Fue la entrada de Alamar, con su arboleda serpenteando la carretera, el primer guiño de amor que recibí de este reparto. Años después viviría en este lugar. Una noche llegué tarde y – como los edificios en mi zona son
similares–, no logré identificar donde vivía. Pensé gritar y recordé que en el balcón había puesto una minúscula maceta, la busqué y respiré tranquila. Allí estaba el apartamento que convertí en mi mundo
personal.

Otro día descubrí un ruido que no identificaba. Al amanecer supe que eran las olas de un mar invernal. Comencé a visitarlo y desde entonces conservo algunos de mis tenis viejos para proteger los pies de los erizos abundantes en aquella costa que para nosotros es la “playita de los rusos”. Incluso, hace décadas rellenaban los riscos con arena para el disfrute de los técnicos soviéticos residentes allí.

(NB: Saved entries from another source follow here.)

==> src/hdl/timer_clock_reset_watchdog_ctrl.sv <==
// Design decision made here: the strobed register port.
`timescale 1ns/1ps
module timer_clock_reset_watchdog_ctrl
  import clk_wdt_pkg::*;
#(
  parameter int HOLD_CYCLES = POWER_ON_HOLD_CYCLES
) (
  input wire logic I_CLK,
  input wire logic I_RESET,
  input wire logic [8:0] I_ADDR,
  input wire logic [7:0] I_WDATA,
  input wire logic I_WR,
  input wire logic I_RD,
  input wire logic I_TICK_INTERNAL,
  input wire logic I_TICK_LOW_POWER,
  input wire logic I_TICK_CRYSTAL,
  input wire logic I_TICK_CLOCK_INPUT_PIN,
  input wire logic I_USB_PACKET,
  input wire logic I_USB_TOO_FAST,
  input wire logic I_INTERRUPT_PENDING,
  input wire logic I_GLOBAL_INTERRUPT_STATUS_BIT,
  output logic [7:0] O_RDATA,
  output logic O_CAPTURE_TIMER_CLOCK,
  output logic O_INTERVAL_TIMER_CLOCK,
  output logic O_CLOCK_OUTPUT_PIN,
  output logic O_PROCESSOR_CLOCK,
  output logic O_INTERVAL_IRQ,
  output logic O_SLEEP_IRQ,
  output logic O_WATCHDOG_RESET_EVENT,
  output logic O_CPU_RUN,
  output logic O_OSC_STOP,
  output logic O_TRIM_COARSE_UP,
  output logic O_TRIM_COARSE_DOWN,
  output logic O_TRIM_FINE_UP,
  output logic O_TRIM_FINE_DOWN
);

  typedef enum logic [1:0] {ST_HOLD, ST_RUN, ST_SLEEP, ST_WAKE} cpu_state_e;

  // tick inputs come from foreign oscillators, so each passes two flops
  logic [4:0] sync_a;
  logic [4:0] sync_b;
  logic [4:0] sync_c;
  always_ff @(posedge I_CLK or posedge I_RESET) begin
    if (I_RESET) begin
      sync_a <= 5'h00;
      sync_b <= 5'h00;
      sync_c <= 5'h00;
    end else begin
      sync_a <= {I_USB_PACKET, I_TICK_CLOCK_INPUT_PIN, I_TICK_CRYSTAL, I_TICK_LOW_POWER, I_TICK_INTERNAL};
      sync_b <= sync_a;
      sync_c <= sync_b;
    end
  end
  // rising-edge pulses of each source
  logic [4:0] edge_pulse;
  assign edge_pulse = sync_b & ~sync_c;

  logic [7:0] timer_clock_config;
  logic [7:0] clock_pin_output_config;
  logic [7:0] usb_oscillator_lock_config;
  logic [7:0] oscillator_control_zero;
  logic [7:0] clock_cpu_config;
  logic [11:0] interval_reload_value;
  logic watchdog_reset_flag;
  logic power_on_reset_flag;
  logic sleep_bit;
  logic halt_bit;
  logic watchdog_enable;
  logic [2:0] watchdog_counter;
  logic sleep_overflow;
  logic wake_done;
  cpu_state_e cpu_state;

  logic wr_wdt;
  assign wr_wdt = I_WR && (I_ADDR == ADDR_WATCHDOG_CLEAR_REGISTER);

  // external source: crystal when enabled, else plain pin
  logic ext_tick;
  assign ext_tick = clock_pin_output_config[CRYSTAL_ENABLE_BIT] ? edge_pulse[2] : edge_pulse[3];

  function automatic logic pick(input logic [1:0] sel, input logic [4:0] e, input logic ext, input logic fourth);
    unique case (sel)
      SRC_INTERNAL: pick = e[0];
      SRC_EXTERNAL: pick = ext;
      SRC_LOW_POWER: pick = e[1];
      SRC_FOURTH: pick = fourth;
    endcase
  endfunction

  // capture clock: divided source; divider runs on source ticks
  logic cap_src;
  logic [2:0] cap_cnt;
  logic cap_tick;
  logic [2:0] cap_half;
  assign cap_src = pick(timer_clock_config[5:4], edge_pulse, ext_tick, 1'b0);
  assign cap_half = {1'b0, timer_clock_config[7:6]}; // half period 1..4 gives /2,/4,/6,/8
  // the counter only toggles at its terminal count, so a config change never shortens a phase below one tick
  always_ff @(posedge I_CLK or posedge I_RESET) begin
    if (I_RESET) begin
      cap_cnt <= 3'h0;
      O_CAPTURE_TIMER_CLOCK <= 1'b0;
    end else if (cap_src) begin
      if (cap_cnt >= cap_half) begin
        cap_cnt <= 3'h0;
        O_CAPTURE_TIMER_CLOCK <= ~O_CAPTURE_TIMER_CLOCK;
      end else begin
        cap_cnt <= cap_cnt + 3'h1;
      end
    end
  end
  assign cap_tick = cap_src && (cap_cnt >= cap_half) && !O_CAPTURE_TIMER_CLOCK;

  // interval clock: prescale 1..4 on the selected source
  logic it_src;
  logic [1:0] it_cnt;
  logic it_tick;
  assign it_src = pick(timer_clock_config[1:0], edge_pulse, ext_tick, cap_tick);
  assign it_tick = it_src && (it_cnt >= timer_clock_config[3:2]);
  always_ff @(posedge I_CLK or posedge I_RESET) begin
    if (I_RESET) begin
      it_cnt <= 2'h0;
      O_INTERVAL_TIMER_CLOCK <= 1'b0;
    end else begin
      if (it_src) begin
        it_cnt <= it_tick ? 2'h0 : it_cnt + 2'h1;
      end
      O_INTERVAL_TIMER_CLOCK <= it_tick;
    end
  end

  // interval down counter
  logic [11:0] interval_down_counter;
  always_ff @(posedge I_CLK or posedge I_RESET) begin
    if (I_RESET) begin
      interval_down_counter <= 12'h000;
      O_INTERVAL_IRQ <= 1'b0;
    end else begin
      O_INTERVAL_IRQ <= 1'b0;
      if (it_tick) begin
        if (interval_down_counter == 12'h000) begin
          interval_down_counter <= interval_reload_value;
          O_INTERVAL_IRQ <= 1'b1;
        end else begin
          interval_down_counter <= interval_down_counter - 12'h001;
        end
      end
    end
  end

  // processor clock: internal or external source over 2^n
  logic cpu_src;
  logic [6:0] cpu_cnt;
  logic [6:0] cpu_limit;
  logic cpu_ext_sel;
  assign cpu_ext_sel = clock_cpu_config[CPU_SELECT_BIT] && (cpu_state != ST_SLEEP) && (cpu_state != ST_WAKE);
  assign cpu_src = cpu_ext_sel ? ext_tick : edge_pulse[0];
  always_comb begin
    unique case (oscillator_control_zero[2:0])
      3'h0: cpu_limit = 7'h07;
      3'h1: cpu_limit = 7'h03;
      3'h2: cpu_limit = 7'h01;
      3'h3: cpu_limit = 7'h00;
      3'h4: cpu_limit = 7'h0F;
      3'h5: cpu_limit = 7'h1F;
      3'h6: cpu_limit = 7'h7F;
      3'h7: cpu_limit = 7'h7F;
    endcase
  end
  always_ff @(posedge I_CLK or posedge I_RESET) begin
    if (I_RESET) begin
      cpu_cnt <= 7'h00;
      O_PROCESSOR_CLOCK <= 1'b0;
    end else begin
      O_PROCESSOR_CLOCK <= 1'b0;
      if (cpu_src && !O_OSC_STOP) begin
        if (cpu_cnt >= cpu_limit) begin
          cpu_cnt <= 7'h00;
          O_PROCESSOR_CLOCK <= 1'b1;
        end else begin
          cpu_cnt <= cpu_cnt + 7'h01;
        end
      end
    end
  end

  // clock output pin source
  always_ff @(posedge I_CLK or posedge I_RESET) begin
    if (I_RESET) begin
      O_CLOCK_OUTPUT_PIN <= 1'b0;
    end else begin
      O_CLOCK_OUTPUT_PIN <= pick(clock_pin_output_config[1:0], edge_pulse, ext_tick, O_PROCESSOR_CLOCK);
    end
  end

  // usb oscillator lock: compares packets against internal tick count
  logic [15:0] trim_cnt;
  logic lock_active;
  logic [15:0] trim_target;
  assign trim_target = 16'h3000;
  assign lock_active = !usb_oscillator_lock_config[LOCK_DISABLE_BIT] && !clock_cpu_config[USB_SELECT_BIT];
  always_ff @(posedge I_CLK or posedge I_RESET) begin
    if (I_RESET) begin
      trim_cnt <= 16'h0000;
      O_TRIM_COARSE_UP <= 1'b0;
      O_TRIM_COARSE_DOWN <= 1'b0;
      O_TRIM_FINE_UP <= 1'b0;
      O_TRIM_FINE_DOWN <= 1'b0;
    end else begin
      O_TRIM_COARSE_UP <= 1'b0;
      O_TRIM_COARSE_DOWN <= 1'b0;
      O_TRIM_FINE_UP <= 1'b0;
      O_TRIM_FINE_DOWN <= 1'b0;
      if (edge_pulse[4]) begin
        trim_cnt <= 16'h0000;
        if (lock_active) begin
          if (!usb_oscillator_lock_config[FINE_ONLY_BIT] && I_USB_TOO_FAST && trim_cnt > 16'h3300) begin
            O_TRIM_COARSE_DOWN <= 1'b1;
          end else if (!usb_oscillator_lock_config[FINE_ONLY_BIT] && !I_USB_TOO_FAST && trim_cnt < 16'h2D00) begin
            O_TRIM_COARSE_UP <= 1'b1;
          end else if (trim_cnt > trim_target) begin
            O_TRIM_FINE_DOWN <= 1'b1;
          end else if (trim_cnt < trim_target) begin
            O_TRIM_FINE_UP <= 1'b1;
          end
        end
      end else if (edge_pulse[0] && trim_cnt != 16'hFFFF) begin
        trim_cnt <= trim_cnt + 16'h0001;
      end
    end
  end

  // sleep timer on low-power ticks
  logic [14:0] sleep_cnt;
  logic [14:0] sleep_limit;
  always_comb begin
    unique case (oscillator_control_zero[4:3])
      2'h0: sleep_limit = SLEEP_DIV_512;
      2'h1: sleep_limit = SLEEP_DIV_64;
      2'h2: sleep_limit = SLEEP_DIV_8;
      2'h3: sleep_limit = SLEEP_DIV_1;
    endcase
  end
  assign sleep_overflow = edge_pulse[1] && (sleep_cnt >= sleep_limit);
  always_ff @(posedge I_CLK or posedge I_RESET) begin
    if (I_RESET) begin
      sleep_cnt <= 15'h0000;
      O_SLEEP_IRQ <= 1'b0;
    end else begin
      O_SLEEP_IRQ <= sleep_overflow;
      if (wr_wdt && I_WDATA == WATCHDOG_CLEAR_KEY) begin
        sleep_cnt <= 15'h0000;
      end else if (edge_pulse[1]) begin
        sleep_cnt <= sleep_overflow ? 15'h0000 : sleep_cnt + 15'h0001;
      end
    end
  end

  // watchdog counter; the reset pulse goes to the system reset controller
  always_ff @(posedge I_CLK or posedge I_RESET) begin
    if (I_RESET) begin
      watchdog_counter <= 3'h0;
      O_WATCHDOG_RESET_EVENT <= 1'b0;
    end else begin
      O_WATCHDOG_RESET_EVENT <= 1'b0;
      if (wr_wdt) begin
        watchdog_counter <= 3'h0;
      end else if (sleep_overflow && watchdog_enable && !power_on_reset_flag) begin
        if (watchdog_counter + 3'h1 >= WATCHDOG_LIMIT) begin
          watchdog_counter <= 3'h0;
          O_WATCHDOG_RESET_EVENT <= 1'b1;
        end else begin
          watchdog_counter <= watchdog_counter + 3'h1;
        end
      end
    end
  end

  // cpu sequencing
  logic [$clog2(HOLD_CYCLES+1)-1:0] hold_cnt;
  logic [1:0] wake_cnt;
  assign wake_done = edge_pulse[1] && (wake_cnt + 2'h1 >= WAKE_RECOVERY_TICKS);
  always_ff @(posedge I_CLK or posedge I_RESET) begin
    if (I_RESET) begin
      cpu_state <= ST_HOLD;
      hold_cnt <= '0;
      wake_cnt <= 2'h0;
      O_CPU_RUN <= 1'b0;
      O_OSC_STOP <= 1'b0;
    end else begin
      unique case (cpu_state)
        ST_HOLD: begin
          if (hold_cnt == ($clog2(HOLD_CYCLES+1))'(HOLD_CYCLES - 1)) begin
            cpu_state <= ST_RUN;
            O_CPU_RUN <= !halt_bit;
          end else begin
            hold_cnt <= hold_cnt + 1'b1;
          end
        end
        ST_RUN: begin
          if (halt_bit) begin
            O_CPU_RUN <= 1'b0;
          end else if (sleep_bit) begin
            cpu_state <= ST_SLEEP;
            O_CPU_RUN <= 1'b0;
            O_OSC_STOP <= 1'b1;
          end
        end
        ST_SLEEP: begin
          if (I_INTERRUPT_PENDING) begin
            cpu_state <= ST_WAKE;
            O_OSC_STOP <= 1'b0;
            wake_cnt <= 2'h0;
          end
        end
        ST_WAKE: begin
          if (wake_done) begin
            cpu_state <= ST_RUN;
            O_CPU_RUN <= !halt_bit;
          end else if (edge_pulse[1]) begin
            wake_cnt <= wake_cnt + 2'h1;
          end
        end
      endcase
    end
  end

  // register writes; reset is a power-on or watchdog reset fed back to I_RESET
  always_ff @(posedge I_CLK or posedge I_RESET) begin
    if (I_RESET) begin
      timer_clock_config <= TIMER_CLOCK_CONFIG_RESET;
      clock_pin_output_config <= 8'h00;
      usb_oscillator_lock_config <= 8'h00;
      oscillator_control_zero <= 8'h00;
      clock_cpu_config <= 8'h00;
      interval_reload_value <= 12'h000;
    end else if (I_WR) begin
      unique case (I_ADDR)
        ADDR_TIMER_CLOCK_CONFIG: timer_clock_config <= I_WDATA;
        ADDR_CLOCK_PIN_OUTPUT_CONFIG: clock_pin_output_config <= I_WDATA & 8'h07;
        ADDR_USB_OSCILLATOR_LOCK_CONFIG: usb_oscillator_lock_config <= I_WDATA & 8'h03;
        ADDR_OSCILLATOR_CONTROL_ZERO: oscillator_control_zero <= I_WDATA & 8'h3F;
        ADDR_CLOCK_CPU_CONFIG: clock_cpu_config <= I_WDATA & 8'h61;
        ADDR_RELOAD_LOW: interval_reload_value[7:0] <= I_WDATA;
        ADDR_RELOAD_HIGH: interval_reload_value[11:8] <= I_WDATA[3:0];
        default: ;
      endcase
    end
  end

  // status and control; software can only clear the flags, and reset reloads them (watchdog flag cleared, power-on flag set)
  logic scr_wr;
  assign scr_wr = I_WR && (I_ADDR == ADDR_SYSTEM_STATUS_CONTROL);
  always_ff @(posedge I_CLK or posedge I_RESET) begin
    if (I_RESET) begin
      power_on_reset_flag <= SYSTEM_STATUS_RESET[POWER_ON_FLAG_BIT];
      watchdog_reset_flag <= SYSTEM_STATUS_RESET[WATCHDOG_FLAG_BIT];
      sleep_bit <= 1'b0;
      halt_bit <= 1'b0;
    end else begin
      if (scr_wr && !I_WDATA[POWER_ON_FLAG_BIT]) begin
        power_on_reset_flag <= 1'b0;
      end
      if (O_WATCHDOG_RESET_EVENT) begin
        watchdog_reset_flag <= 1'b1;
      end else if (scr_wr && !I_WDATA[WATCHDOG_FLAG_BIT]) begin
        watchdog_reset_flag <= 1'b0;
      end
      if (scr_wr) begin
        sleep_bit <= I_WDATA[SLEEP_BIT];
        halt_bit <= halt_bit | I_WDATA[HALT_BIT];
      end else if (cpu_state == ST_WAKE && wake_done) begin
        sleep_bit <= 1'b0;
      end
    end
  end

  // watchdog enable shares I_RESET with the other registers: any reset clears it, a write with the power-on flag bit low sets it
  always_ff @(posedge I_CLK or posedge I_RESET) begin
    if (I_RESET) begin
      watchdog_enable <= 1'b0;
    end else if (scr_wr && !I_WDATA[POWER_ON_FLAG_BIT]) begin
      watchdog_enable <= 1'b1;
    end
  end

  // read data, one cycle after the strobe
  always_ff @(posedge I_CLK or posedge I_RESET) begin
    if (I_RESET) begin
      O_RDATA <= 8'h00;
    end else if (I_RD) begin
      unique case (I_ADDR)
        ADDR_TIMER_CLOCK_CONFIG: O_RDATA <= timer_clock_config;
        ADDR_CLOCK_PIN_OUTPUT_CONFIG: O_RDATA <= clock_pin_output_config;
        ADDR_USB_OSCILLATOR_LOCK_CONFIG: O_RDATA <= usb_oscillator_lock_config;
        ADDR_OSCILLATOR_CONTROL_ZERO: O_RDATA <= oscillator_control_zero;
        ADDR_CLOCK_CPU_CONFIG: O_RDATA <= clock_cpu_config;
        ADDR_RELOAD_LOW: O_RDATA <= interval_reload_value[7:0];
        ADDR_RELOAD_HIGH: O_RDATA <= {4'h0, interval_reload_value[11:8]};
        ADDR_SYSTEM_STATUS_CONTROL: O_RDATA <= {I_GLOBAL_INTERRUPT_STATUS_BIT, 1'b0, watchdog_reset_flag,
          power_on_reset_flag, sleep_bit, 2'h0, halt_bit};
        default: O_RDATA <= 8'h00;
      endcase
    end else begin
      O_RDATA <= 8'h00;
    end
  end

endmodule // timer_clock_reset_watchdog_ctrl
--- config.mk ---
export PLATFORM = sky130hd
export DESIGN_NAME = oscillator_pll_clock_config
export DESIGN_NICKNAME = d
export VERILOG_FILES = /design/src/logic/clock_config_pkg.sv /design/src/logic/oscillator_pll_clock_config.sv
export SDC_FILE = /design/constraint.sdc
export NUM_CORES = 1
export LEC_CHECK = 0
export BUFFER_PORTS_ARGS = -buffer_cell sky130_fd_sc_hd__buf_2
export CORE_MARGIN = 5
export CORE_UTILIZATION = 50
export CTS_BUF_LIST = sky130_fd_sc_hd__clkbuf_2
export CTS_CLUSTER_DIAMETER = 200
export DETAILED_ROUTE_END_ITERATION = 8
export GPL_ROUTABILITY_DRIVEN = 0
export PLACE_DENSITY = 0.71
export SLEW_MARGIN = 40
export SYNTH_ARGS = -nofsm -noshare
export SYNTH_HDL_FRONTEND = slang
export SYNTH_SLANG_ARGS = --single-unit
--- constraint.sdc ---
create_clock -name core_clk_in -period 4.6 [get_ports core_clk_in]
set_input_delay 0.46 -clock core_clk_in [delete_from_list [all_inputs] [get_ports core_clk_in]]
set_output_delay 0.46 -clock core_clk_in [all_outputs]
set_load 0.05 [all_outputs]
File: src/design/snc_pkg.sv
// Package with constants and types for the series node count supervisor.
package snc_pkg;
	// Clock rate and indicator timing.
	localparam int unsigned CLK_HZ = 100_000_000;
	localparam int unsigned BLINK_HZ = 1;
	localparam int unsigned HALF_PERIOD_CYC = CLK_HZ / (2 * BLINK_HZ);
	// Node count width: up to 32 nodes plus a terminator position.
	localparam int unsigned CNT_W = 6;
	// Settle time after power-up before the wiring is judged, in cycles.
	localparam int unsigned SETTLE_CYC = 16;
	// Cycles the save takes in the non-volatile store model.
	localparam int unsigned SAVE_CYC = 32;
	// Stored configuration at power-up: nothing taught in.
	localparam logic STORED_VALID_RST = 1'b0;
	localparam logic CHECK_OFF_RST = 1'b0;

	// Supervisor states.
	typedef enum logic [2:0]
	{
		SNC_SETTLE = 3'b000,
		SNC_UNCONF = 3'b001,
		SNC_SAVING = 3'b010,
		SNC_SAVED = 3'b011,
		SNC_RUN = 3'b100,
		SNC_FAULT = 3'b101
	} snc_state_e;
endpackage : snc_pkg

File: src/design/snc_blink.sv
// Counter divider that toggles a blink phase level at the indicator rate.
`timescale 1ns/1ps
`default_nettype none
module snc_blink
#(
	parameter int unsigned HALF_CYC = snc_pkg::HALF_PERIOD_CYC
)
(
	input wire logic clk,
	input wire logic rst,
	output logic phase
);
	logic [26:0] cnt_r;
	logic [26:0] cnt_nxt;
	logic phase_r;
	logic phase_nxt;

	// Counter wraps each half period; the phase flips on each wrap.
	always_comb
	begin
		cnt_nxt = cnt_r + 27'h0000001;
		phase_nxt = phase_r;
		if (cnt_r == 27'(HALF_CYC - 1))
		begin
			cnt_nxt = 27'h0000000;
			phase_nxt = ~phase_r;
		end
	end

	always_ff @(posedge clk)
	begin
		if (rst)
		begin
			cnt_r <= 27'h0000000;
			phase_r <= 1'b0;
		end
		else
		begin
			cnt_r <= cnt_nxt;
			phase_r <= phase_nxt;
		end
	end

	assign phase = phase_r;
endmodule // snc_blink
`default_nettype wire

File: src/design/snc_supervisor.sv
// Node count teach-in and power-up check for the series connection head.
// Summary of operation
// With no valid stored configuration the mode LED flashes red at 1 Hz.
// Teach-in is asked for by one controller output on both test inputs.
// No IO-Link session may be opened during teach-in.
// Teach-in power-up stores the count, LED alternating red and green.
// After a successful save the LED flashes green at 1 Hz.
// Normal wiring feeds each test input from its own controller output.
// Each normal power-up compares the node count with the stored count.
// A new teach-in overwrites any stored configuration for good.
// Teach-in without terminator erases the set-up; the LED flashes red.
// Teach-in with the terminator on the device turns all checks off.
// A count mismatch keeps safe outputs off and shows a fault.
`timescale 1ns/1ps
`default_nettype none
module snc_supervisor
#(
	parameter int unsigned HALF_CYC = snc_pkg::HALF_PERIOD_CYC,
	parameter int unsigned NODE_W = snc_pkg::CNT_W
)
(
	// Clock and reset; reset stands for power-on.
	input wire logic SYS_CLK,
	input wire logic RESET,
	// Test input pins from the safety controller.
	input wire logic FIRST_TEST_INPUT,
	input wire logic SECOND_TEST_INPUT,
	// Node chain discovery results.
	input wire logic [NODE_W-1:0] NODE_COUNT,
	input wire logic TERMINATOR_SEEN,
	input wire logic COUNT_VALID,
	// Safe output permission and indicator.
	output logic SAFE_ENABLE,
	output logic LED_RED,
	output logic LED_GREEN,
	output logic FAULT,
	output logic TEACH_ACTIVE
);
	snc_pkg::snc_state_e state_r;
	snc_pkg::snc_state_e state_nxt;
	logic [1:0] a_sync_r;
	logic [1:0] b_sync_r;
	logic [7:0] tmr_r;
	logic [7:0] tmr_nxt;
	// The store powers up blank: nothing taught in, checks on.
	logic stored_valid_r = snc_pkg::STORED_VALID_RST;
	logic stored_valid_nxt;
	logic check_off_r = snc_pkg::CHECK_OFF_RST;
	logic check_off_nxt;
	logic [NODE_W-1:0] stored_cnt_r = '0;
	logic [NODE_W-1:0] stored_cnt_nxt;
	logic teach_wiring;
	logic phase;
	logic red_nxt;
	logic green_nxt;
	logic safe_nxt;
	logic fault_nxt;
	logic teach_nxt;
	logic red_r;
	logic green_r;
	logic safe_r;
	logic fault_r;
	logic teach_r;

	// Blink phase at the indicator rate.
	snc_blink #(.HALF_CYC(HALF_CYC)) u_blink
	(
		.clk(SYS_CLK),
		.rst(RESET),
		.phase(phase)
	);

	// Pins are asynchronous, so both pass two flip-flops first.
	always_ff @(posedge SYS_CLK)
	begin
		if (RESET)
		begin
			a_sync_r <= 2'h0;
			b_sync_r <= 2'h0;
		end
		else
		begin
			a_sync_r <= {a_sync_r[0], FIRST_TEST_INPUT};
			b_sync_r <= {b_sync_r[0], SECOND_TEST_INPUT};
		end
	end

	// Both inputs carry the same test pulses only in teach-in wiring.
	// Pulses are compared level by level; a skewed pair can read as equal
	// briefly, which is why the decision waits for the settle time.
	assign teach_wiring = (a_sync_r[1] == b_sync_r[1]);

	// Supervisor state machine; decisions are taken once per power-up.
	always_comb
	begin
		state_nxt = state_r;
		tmr_nxt = tmr_r;
		stored_valid_nxt = stored_valid_r;
		check_off_nxt = check_off_r;
		stored_cnt_nxt = stored_cnt_r;
		case (state_r)
			snc_pkg::SNC_SETTLE:
			begin
				if (tmr_r == 8'(snc_pkg::SETTLE_CYC - 1) && COUNT_VALID)
				begin
					tmr_nxt = 8'h00;
					if (teach_wiring)
					begin
						// Old configuration is discarded without copy.
						stored_cnt_nxt = NODE_COUNT;
						check_off_nxt = TERMINATOR_SEEN &&
							(NODE_COUNT == '0);
						stored_valid_nxt = TERMINATOR_SEEN;
						state_nxt = snc_pkg::SNC_SAVING;
					end
					else if (!stored_valid_r)
						state_nxt = snc_pkg::SNC_UNCONF;
					else if (check_off_r ||
						NODE_COUNT == stored_cnt_r)
						state_nxt = snc_pkg::SNC_RUN;
					else
						state_nxt = snc_pkg::SNC_FAULT;
				end
				else if (tmr_r != 8'(snc_pkg::SETTLE_CYC - 1))
					tmr_nxt = tmr_r + 8'h01;
			end
			snc_pkg::SNC_SAVING:
			begin
				tmr_nxt = tmr_r + 8'h01;
				if (tmr_r == 8'(snc_pkg::SAVE_CYC - 1))
				begin
					tmr_nxt = 8'h00;
					state_nxt = stored_valid_r ? snc_pkg::SNC_SAVED :
						snc_pkg::SNC_UNCONF;
				end
			end
			snc_pkg::SNC_UNCONF, snc_pkg::SNC_SAVED, snc_pkg::SNC_RUN,
			snc_pkg::SNC_FAULT:
				state_nxt = state_r; // Held until the next power-up.
			default:
				state_nxt = snc_pkg::SNC_SETTLE;
		endcase
	end

	// Output decode; only a normally wired start with a matching count or with checks off enables outputs.
	always_comb
	begin
		red_nxt = 1'b0;
		green_nxt = 1'b0;
		safe_nxt = 1'b0;
		fault_nxt = 1'b0;
		teach_nxt = 1'b0;
		case (state_nxt)
			snc_pkg::SNC_UNCONF:
				red_nxt = phase;
			snc_pkg::SNC_SAVING:
			begin
				red_nxt = phase;
				green_nxt = ~phase;
				teach_nxt = 1'b1;
			end
			snc_pkg::SNC_SAVED:
				green_nxt = phase;
			snc_pkg::SNC_RUN:
			begin
				green_nxt = 1'b1;
				safe_nxt = 1'b1;
			end
			snc_pkg::SNC_FAULT:
			begin
				red_nxt = 1'b1;
				fault_nxt = 1'b1;
			end
			default:
				teach_nxt = 1'b0;
		endcase
	end

	// State and output registers; power-on reset restarts the settle
	// wait, while the stored configuration below is kept across it.
	always_ff @(posedge SYS_CLK)
	begin
		if (RESET)
		begin
			state_r <= snc_pkg::SNC_SETTLE;
			tmr_r <= 8'h00;
			red_r <= 1'b0;
			green_r <= 1'b0;
			safe_r <= 1'b0;
			fault_r <= 1'b0;
			teach_r <= 1'b0;
		end
		else
		begin
			state_r <= state_nxt;
			tmr_r <= tmr_nxt;
			red_r <= red_nxt;
			green_r <= green_nxt;
			safe_r <= safe_nxt;
			fault_r <= fault_nxt;
			teach_r <= teach_nxt;
		end
	end

	// Stored configuration. It stands for the non-volatile store, so it
	// is frozen while power-on reset is applied; only a teach-in
	// decision changes it, which lets a taught count survive power-ups.
	always_ff @(posedge SYS_CLK)
	begin
		if (!RESET)
		begin
			stored_valid_r <= stored_valid_nxt;
			check_off_r <= check_off_nxt;
			stored_cnt_r <= stored_cnt_nxt;
		end
	end

	assign SAFE_ENABLE = safe_r;
	assign LED_RED = red_r;
	assign LED_GREEN = green_r;
	assign FAULT = fault_r;
	assign TEACH_ACTIVE = teach_r;
endmodule // snc_supervisor
`default_nettype wire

En las aguas limpias de la costa fluye la vida, observable en la fauna marina en la cual son perceptibles pequeñas estrellitas y pececitos en colores ajenos a los desperdicios de plástico, lubricantes y la pesca depredadora.

Pienso que tal armonía con la naturaleza define el amor de sus habitantes por el terruño. Incluso ese sentido de pertenencia e identidad que me hace sonreír cuando escuchó a los coterráneos decir: “Mi policlínico, mi médico de familia…”, los mismos que ante el llamado de trabajo voluntario respondieron a la limpieza de los patios, jardines; mientras los pequeños sembrados de ciclos cortos, crecieron.

En este reparto si usted llama a Aguas de La Habana es atendido. Si necesita saber por qué tarda la distribución del gas (de balita) la respuesta llega rápida y sin tapujos. Pero el amor por este gran residencial también necesita otras retribuciones y el apadrinamiento de empresas y organismos.

Por ejemplo, consultorios que solicitan un mantenimiento, edificios a los cuales urge reparar por su exposición a los vientos y el salitre, fosas en espera de un “entendimiento” entre la dirección
municipal de la Vivienda y Aguas negras. Incluso, hace falta que comunales mire hacia dentro para evitar que la basura se albergue en las calles.

Es un deseo compartido que, en un futuro; tal vez no lejano, la playita de los rusos reciba arena y sus antiguas cafeterías vuelvan a “sonreír”. Los pequeños baches de las avenidas puedan ser tapados y las tiendas equilibren el flujo de distribución del pollo y otros artículos de primera necesidad. Pienso
en el primer guiño que recibí de este lugar, en medio de estos amores difíciles, pero reconciliables.